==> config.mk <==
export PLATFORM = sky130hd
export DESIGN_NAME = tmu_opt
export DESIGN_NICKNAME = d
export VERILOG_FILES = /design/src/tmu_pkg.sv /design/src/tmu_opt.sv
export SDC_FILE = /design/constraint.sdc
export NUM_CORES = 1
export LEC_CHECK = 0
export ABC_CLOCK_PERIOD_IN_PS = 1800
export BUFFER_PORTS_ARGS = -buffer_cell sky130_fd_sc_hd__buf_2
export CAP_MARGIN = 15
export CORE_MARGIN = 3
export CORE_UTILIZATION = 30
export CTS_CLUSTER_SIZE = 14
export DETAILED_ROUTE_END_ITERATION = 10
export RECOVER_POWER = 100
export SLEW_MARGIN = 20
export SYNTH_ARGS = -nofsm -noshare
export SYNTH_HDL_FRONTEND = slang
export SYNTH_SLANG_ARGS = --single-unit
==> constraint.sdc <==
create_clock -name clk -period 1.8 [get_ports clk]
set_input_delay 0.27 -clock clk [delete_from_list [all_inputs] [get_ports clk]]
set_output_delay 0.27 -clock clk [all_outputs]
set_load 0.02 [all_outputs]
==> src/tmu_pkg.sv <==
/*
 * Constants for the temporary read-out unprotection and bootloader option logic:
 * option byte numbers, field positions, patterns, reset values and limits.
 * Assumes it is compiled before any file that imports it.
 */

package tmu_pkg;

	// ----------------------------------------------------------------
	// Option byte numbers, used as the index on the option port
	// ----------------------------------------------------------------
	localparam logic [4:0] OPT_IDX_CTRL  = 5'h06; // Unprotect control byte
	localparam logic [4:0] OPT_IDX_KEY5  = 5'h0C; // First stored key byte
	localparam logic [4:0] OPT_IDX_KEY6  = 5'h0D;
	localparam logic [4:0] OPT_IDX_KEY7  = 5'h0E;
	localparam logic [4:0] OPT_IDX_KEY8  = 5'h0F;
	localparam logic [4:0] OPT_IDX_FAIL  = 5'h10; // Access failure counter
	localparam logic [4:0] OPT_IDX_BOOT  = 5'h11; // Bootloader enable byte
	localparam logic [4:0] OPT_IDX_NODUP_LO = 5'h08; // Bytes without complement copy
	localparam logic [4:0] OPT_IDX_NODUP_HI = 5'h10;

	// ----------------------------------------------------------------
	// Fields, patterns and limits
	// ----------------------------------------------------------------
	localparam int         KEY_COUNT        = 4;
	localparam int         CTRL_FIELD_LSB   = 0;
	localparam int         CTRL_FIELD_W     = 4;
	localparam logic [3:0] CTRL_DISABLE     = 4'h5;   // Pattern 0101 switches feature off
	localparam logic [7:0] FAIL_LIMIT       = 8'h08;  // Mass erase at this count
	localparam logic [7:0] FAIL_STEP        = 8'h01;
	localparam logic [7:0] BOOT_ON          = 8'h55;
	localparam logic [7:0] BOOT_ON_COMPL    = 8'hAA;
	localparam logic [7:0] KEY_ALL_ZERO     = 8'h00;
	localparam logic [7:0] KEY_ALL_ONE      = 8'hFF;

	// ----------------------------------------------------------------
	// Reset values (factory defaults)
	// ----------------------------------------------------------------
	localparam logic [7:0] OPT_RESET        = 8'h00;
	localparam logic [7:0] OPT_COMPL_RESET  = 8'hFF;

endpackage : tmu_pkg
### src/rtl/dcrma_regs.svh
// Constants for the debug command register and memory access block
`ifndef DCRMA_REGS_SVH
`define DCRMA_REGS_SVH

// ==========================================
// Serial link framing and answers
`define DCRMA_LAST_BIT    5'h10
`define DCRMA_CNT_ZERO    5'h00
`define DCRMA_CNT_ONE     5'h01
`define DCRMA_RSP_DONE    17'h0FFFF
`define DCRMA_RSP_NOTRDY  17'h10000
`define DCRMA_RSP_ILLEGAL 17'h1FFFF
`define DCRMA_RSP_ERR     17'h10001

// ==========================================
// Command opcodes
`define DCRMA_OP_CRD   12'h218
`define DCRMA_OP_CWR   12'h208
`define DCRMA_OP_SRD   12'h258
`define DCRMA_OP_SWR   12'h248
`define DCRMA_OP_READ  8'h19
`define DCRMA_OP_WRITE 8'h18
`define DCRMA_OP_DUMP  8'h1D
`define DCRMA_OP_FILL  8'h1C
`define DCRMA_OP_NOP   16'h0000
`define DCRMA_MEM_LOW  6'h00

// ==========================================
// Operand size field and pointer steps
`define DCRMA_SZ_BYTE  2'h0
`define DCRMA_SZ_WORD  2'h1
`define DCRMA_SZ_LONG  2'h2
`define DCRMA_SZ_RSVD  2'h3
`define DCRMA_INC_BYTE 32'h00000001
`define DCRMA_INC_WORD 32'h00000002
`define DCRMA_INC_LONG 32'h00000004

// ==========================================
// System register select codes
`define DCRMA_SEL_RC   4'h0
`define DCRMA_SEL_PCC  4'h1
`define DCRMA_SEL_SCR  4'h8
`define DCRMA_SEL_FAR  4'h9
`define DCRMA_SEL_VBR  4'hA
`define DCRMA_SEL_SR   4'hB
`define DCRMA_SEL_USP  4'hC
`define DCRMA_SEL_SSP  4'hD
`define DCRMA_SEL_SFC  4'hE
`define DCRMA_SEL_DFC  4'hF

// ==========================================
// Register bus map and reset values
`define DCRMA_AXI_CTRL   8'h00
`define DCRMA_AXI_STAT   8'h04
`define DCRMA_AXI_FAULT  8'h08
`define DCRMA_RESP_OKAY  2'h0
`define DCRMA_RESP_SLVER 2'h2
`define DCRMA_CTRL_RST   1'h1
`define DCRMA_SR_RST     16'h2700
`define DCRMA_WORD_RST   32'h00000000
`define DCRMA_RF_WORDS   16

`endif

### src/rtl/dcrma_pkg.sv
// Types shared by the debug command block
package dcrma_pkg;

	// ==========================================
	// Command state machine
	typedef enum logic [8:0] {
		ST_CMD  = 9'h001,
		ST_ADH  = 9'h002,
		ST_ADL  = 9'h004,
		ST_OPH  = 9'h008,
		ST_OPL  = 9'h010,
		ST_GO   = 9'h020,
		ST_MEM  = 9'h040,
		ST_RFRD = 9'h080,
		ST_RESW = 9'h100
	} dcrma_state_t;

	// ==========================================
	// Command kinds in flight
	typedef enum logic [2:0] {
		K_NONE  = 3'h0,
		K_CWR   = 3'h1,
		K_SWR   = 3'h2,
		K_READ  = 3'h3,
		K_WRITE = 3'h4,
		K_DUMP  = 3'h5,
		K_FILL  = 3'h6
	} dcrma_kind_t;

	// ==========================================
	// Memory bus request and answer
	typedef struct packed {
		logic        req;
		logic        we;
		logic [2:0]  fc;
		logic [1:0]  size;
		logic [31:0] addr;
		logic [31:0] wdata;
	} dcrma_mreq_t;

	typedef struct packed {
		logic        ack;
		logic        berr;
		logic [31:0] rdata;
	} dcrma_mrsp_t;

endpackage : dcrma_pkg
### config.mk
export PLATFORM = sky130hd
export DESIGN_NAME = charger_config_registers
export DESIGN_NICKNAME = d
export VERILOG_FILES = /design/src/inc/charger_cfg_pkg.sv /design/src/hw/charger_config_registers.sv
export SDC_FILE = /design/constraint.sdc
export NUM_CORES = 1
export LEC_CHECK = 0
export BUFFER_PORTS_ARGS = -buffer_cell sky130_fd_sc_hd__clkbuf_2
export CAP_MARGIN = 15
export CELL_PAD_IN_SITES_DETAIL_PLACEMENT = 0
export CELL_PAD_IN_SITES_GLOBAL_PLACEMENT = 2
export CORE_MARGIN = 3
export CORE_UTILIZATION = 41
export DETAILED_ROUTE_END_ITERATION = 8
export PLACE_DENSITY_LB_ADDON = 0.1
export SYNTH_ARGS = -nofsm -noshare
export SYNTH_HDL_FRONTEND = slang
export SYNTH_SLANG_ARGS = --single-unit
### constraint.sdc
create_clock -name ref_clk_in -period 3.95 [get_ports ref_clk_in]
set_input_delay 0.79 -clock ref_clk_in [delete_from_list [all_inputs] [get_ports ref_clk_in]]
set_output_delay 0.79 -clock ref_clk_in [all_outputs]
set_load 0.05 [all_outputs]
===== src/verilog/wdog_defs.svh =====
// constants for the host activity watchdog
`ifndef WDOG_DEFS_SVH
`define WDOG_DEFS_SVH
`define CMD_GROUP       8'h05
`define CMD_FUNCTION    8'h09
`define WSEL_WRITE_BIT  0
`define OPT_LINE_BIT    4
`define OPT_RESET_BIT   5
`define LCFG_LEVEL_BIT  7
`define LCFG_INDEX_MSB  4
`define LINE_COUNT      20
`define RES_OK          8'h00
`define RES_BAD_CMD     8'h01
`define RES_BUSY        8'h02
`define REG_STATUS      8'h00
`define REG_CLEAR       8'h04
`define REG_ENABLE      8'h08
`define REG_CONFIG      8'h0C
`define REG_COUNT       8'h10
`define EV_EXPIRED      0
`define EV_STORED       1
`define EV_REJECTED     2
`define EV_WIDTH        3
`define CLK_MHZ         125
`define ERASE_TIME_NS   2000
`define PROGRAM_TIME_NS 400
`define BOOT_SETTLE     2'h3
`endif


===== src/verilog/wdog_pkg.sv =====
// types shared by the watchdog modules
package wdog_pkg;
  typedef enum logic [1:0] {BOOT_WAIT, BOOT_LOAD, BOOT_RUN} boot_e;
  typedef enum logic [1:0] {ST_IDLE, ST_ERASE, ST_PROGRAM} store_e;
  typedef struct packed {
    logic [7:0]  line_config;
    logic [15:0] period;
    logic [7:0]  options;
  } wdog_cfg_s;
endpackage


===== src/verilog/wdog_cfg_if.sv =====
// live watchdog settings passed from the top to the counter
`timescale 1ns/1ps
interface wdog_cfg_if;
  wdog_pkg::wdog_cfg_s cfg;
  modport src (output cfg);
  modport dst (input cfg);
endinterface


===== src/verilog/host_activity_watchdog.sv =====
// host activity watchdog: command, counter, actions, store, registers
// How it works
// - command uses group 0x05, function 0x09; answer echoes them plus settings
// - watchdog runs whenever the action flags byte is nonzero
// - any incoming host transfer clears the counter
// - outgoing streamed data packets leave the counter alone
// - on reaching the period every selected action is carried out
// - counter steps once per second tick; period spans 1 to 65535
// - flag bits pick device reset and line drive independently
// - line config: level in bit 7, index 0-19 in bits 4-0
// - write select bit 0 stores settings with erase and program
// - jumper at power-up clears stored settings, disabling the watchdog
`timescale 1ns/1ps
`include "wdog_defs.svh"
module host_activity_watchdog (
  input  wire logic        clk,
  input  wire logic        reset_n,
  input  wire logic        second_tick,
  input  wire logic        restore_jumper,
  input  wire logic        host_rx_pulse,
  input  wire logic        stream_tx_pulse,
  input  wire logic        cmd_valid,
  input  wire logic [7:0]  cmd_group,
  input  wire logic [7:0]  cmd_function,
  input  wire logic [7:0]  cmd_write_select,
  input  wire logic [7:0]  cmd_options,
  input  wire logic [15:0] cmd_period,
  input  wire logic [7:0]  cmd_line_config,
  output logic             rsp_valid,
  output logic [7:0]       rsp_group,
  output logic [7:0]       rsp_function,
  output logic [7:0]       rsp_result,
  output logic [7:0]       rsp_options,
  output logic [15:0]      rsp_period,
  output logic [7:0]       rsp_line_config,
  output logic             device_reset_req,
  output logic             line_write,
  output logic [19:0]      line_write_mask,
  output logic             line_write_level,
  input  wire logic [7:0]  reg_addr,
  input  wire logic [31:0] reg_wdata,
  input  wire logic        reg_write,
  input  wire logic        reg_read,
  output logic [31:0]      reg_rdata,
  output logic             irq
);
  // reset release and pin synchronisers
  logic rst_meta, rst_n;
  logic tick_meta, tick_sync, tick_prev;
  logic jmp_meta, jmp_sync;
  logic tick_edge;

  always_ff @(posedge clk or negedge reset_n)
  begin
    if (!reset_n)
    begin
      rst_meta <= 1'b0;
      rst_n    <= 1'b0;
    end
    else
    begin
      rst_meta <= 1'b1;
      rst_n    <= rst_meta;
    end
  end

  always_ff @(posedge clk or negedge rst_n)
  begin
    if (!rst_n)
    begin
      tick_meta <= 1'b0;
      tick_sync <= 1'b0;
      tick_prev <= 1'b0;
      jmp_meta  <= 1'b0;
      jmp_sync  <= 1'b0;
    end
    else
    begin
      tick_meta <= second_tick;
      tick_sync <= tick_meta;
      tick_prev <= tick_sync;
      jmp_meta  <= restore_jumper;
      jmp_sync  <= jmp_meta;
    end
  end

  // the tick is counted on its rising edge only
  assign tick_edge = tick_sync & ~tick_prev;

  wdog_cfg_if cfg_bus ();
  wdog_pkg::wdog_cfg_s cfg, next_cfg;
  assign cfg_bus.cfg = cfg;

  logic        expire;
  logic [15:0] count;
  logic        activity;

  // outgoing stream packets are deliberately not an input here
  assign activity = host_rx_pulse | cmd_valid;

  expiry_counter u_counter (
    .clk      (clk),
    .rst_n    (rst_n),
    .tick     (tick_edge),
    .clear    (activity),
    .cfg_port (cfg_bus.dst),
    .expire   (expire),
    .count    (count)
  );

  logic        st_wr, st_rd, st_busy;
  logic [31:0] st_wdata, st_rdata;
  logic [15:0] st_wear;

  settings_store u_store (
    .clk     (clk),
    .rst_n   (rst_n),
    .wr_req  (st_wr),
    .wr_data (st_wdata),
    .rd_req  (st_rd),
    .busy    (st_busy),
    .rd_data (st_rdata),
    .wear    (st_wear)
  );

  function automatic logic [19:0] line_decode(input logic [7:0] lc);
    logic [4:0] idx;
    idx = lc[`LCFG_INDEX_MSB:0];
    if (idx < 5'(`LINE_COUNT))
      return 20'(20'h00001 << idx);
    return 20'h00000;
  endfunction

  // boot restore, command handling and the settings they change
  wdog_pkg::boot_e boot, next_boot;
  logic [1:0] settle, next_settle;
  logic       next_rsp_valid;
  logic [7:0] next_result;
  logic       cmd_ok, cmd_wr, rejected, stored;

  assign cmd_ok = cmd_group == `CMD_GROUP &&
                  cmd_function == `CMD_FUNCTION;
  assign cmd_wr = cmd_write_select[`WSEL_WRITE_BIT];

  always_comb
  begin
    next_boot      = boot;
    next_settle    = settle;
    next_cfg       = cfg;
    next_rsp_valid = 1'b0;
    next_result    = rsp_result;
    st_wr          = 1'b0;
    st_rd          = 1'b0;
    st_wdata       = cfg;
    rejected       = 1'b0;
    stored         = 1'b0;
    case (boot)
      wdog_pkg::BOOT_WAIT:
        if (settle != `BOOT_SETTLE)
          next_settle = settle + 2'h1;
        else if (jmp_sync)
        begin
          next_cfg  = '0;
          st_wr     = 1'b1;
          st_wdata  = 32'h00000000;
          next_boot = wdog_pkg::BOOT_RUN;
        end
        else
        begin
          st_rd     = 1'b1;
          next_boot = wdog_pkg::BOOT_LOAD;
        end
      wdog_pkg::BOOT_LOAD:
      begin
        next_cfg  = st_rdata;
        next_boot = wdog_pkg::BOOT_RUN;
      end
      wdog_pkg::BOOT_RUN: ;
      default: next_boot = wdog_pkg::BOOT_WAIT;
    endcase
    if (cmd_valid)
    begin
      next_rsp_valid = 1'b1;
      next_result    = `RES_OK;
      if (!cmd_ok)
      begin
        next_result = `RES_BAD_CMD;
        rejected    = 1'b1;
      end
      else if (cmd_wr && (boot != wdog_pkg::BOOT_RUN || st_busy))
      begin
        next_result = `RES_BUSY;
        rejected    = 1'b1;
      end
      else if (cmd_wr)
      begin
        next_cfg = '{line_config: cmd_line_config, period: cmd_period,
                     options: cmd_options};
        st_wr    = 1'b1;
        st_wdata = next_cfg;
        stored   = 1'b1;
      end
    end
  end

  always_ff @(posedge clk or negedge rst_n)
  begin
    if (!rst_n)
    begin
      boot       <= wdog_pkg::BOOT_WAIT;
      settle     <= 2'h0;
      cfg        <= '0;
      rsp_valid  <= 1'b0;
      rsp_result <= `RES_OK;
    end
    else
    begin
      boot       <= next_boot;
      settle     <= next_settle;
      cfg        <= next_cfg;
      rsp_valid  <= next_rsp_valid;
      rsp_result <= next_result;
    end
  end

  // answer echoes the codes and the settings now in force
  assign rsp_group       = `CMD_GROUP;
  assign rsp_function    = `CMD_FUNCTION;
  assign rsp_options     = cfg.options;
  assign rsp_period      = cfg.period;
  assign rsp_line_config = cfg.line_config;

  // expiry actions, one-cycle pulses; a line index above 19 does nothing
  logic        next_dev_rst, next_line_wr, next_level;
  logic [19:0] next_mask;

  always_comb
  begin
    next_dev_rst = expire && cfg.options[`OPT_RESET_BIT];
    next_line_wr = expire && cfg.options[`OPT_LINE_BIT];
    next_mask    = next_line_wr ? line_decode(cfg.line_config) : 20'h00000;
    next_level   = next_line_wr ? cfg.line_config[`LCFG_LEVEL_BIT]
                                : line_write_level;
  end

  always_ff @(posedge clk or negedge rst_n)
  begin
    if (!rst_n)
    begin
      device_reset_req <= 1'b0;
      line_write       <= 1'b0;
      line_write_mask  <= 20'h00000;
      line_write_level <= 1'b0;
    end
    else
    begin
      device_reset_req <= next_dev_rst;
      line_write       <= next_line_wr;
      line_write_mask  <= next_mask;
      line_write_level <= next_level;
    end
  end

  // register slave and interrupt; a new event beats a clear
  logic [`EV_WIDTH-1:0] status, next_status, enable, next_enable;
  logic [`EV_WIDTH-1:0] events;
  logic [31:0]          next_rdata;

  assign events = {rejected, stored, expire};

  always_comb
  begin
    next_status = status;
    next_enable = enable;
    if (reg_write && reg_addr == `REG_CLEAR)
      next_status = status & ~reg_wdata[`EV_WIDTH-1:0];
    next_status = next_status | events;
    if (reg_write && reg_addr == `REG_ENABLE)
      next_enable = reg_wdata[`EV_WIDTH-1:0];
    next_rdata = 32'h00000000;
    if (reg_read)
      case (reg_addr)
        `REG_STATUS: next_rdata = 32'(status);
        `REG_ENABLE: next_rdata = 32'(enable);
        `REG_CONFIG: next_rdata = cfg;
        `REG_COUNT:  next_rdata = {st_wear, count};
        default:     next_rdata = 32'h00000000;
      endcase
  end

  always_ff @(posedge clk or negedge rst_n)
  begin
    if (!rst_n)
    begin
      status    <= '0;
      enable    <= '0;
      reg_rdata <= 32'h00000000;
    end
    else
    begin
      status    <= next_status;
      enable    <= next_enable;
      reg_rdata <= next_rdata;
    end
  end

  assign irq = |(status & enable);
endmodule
★ ★ ★ ★ ★
* [DIRECTIONS]: Only an exact copy of the lines from the beginning of the listing through the line with "localparam logic [4:0] OPT_IDX_KEY8", both included, belongs in the answer.

* [RESPONSE TO THIS TASK]:
==> config.mk <==
export PLATFORM = sky130hd
export DESIGN_NAME = tmu_opt
export DESIGN_NICKNAME = d
export VERILOG_FILES = /design/src/tmu_pkg.sv /design/src/tmu_opt.sv
export SDC_FILE = /design/constraint.sdc
export NUM_CORES = 1
export LEC_CHECK = 0
export ABC_CLOCK_PERIOD_IN_PS = 1800
export BUFFER_PORTS_ARGS = -buffer_cell sky130_fd_sc_hd__buf_2
export CAP_MARGIN = 15
export CORE_MARGIN = 3
export CORE_UTILIZATION = 30
export CTS_CLUSTER_SIZE = 14
export DETAILED_ROUTE_END_ITERATION = 10
export RECOVER_POWER = 100
export SLEW_MARGIN = 20
export SYNTH_ARGS = -nofsm -noshare
export SYNTH_HDL_FRONTEND = slang
export SYNTH_SLANG_ARGS = --single-unit
==> constraint.sdc <==
create_clock -name clk -period 1.8 [get_ports clk]
set_input_delay 0.27 -clock clk [delete_from_list [all_inputs] [get_ports clk]]
set_output_delay 0.27 -clock clk [all_outputs]
set_load 0.02 [all_outputs]
==> src/tmu_pkg.sv <==
/*
 * Constants for the temporary read-out unprotection and bootloader option logic:
 * option byte numbers, field positions, patterns, reset values and limits.
 * Assumes it is compiled before any file that imports it.
 */

package tmu_pkg;

	// ----------------------------------------------------------------
	// Option byte numbers, used as the index on the option port
	// ----------------------------------------------------------------
	localparam logic [4:0] OPT_IDX_CTRL  = 5'h06; // Unprotect control byte
	localparam logic [4:0] OPT_IDX_KEY5  = 5'h0C; // First stored key byte
	localparam logic [4:0] OPT_IDX_KEY6  = 5'h0D;
	localparam logic [4:0] OPT_IDX_KEY7  = 5'h0E;
	localparam logic [4:0] OPT_IDX_KEY8  = 5'h0F;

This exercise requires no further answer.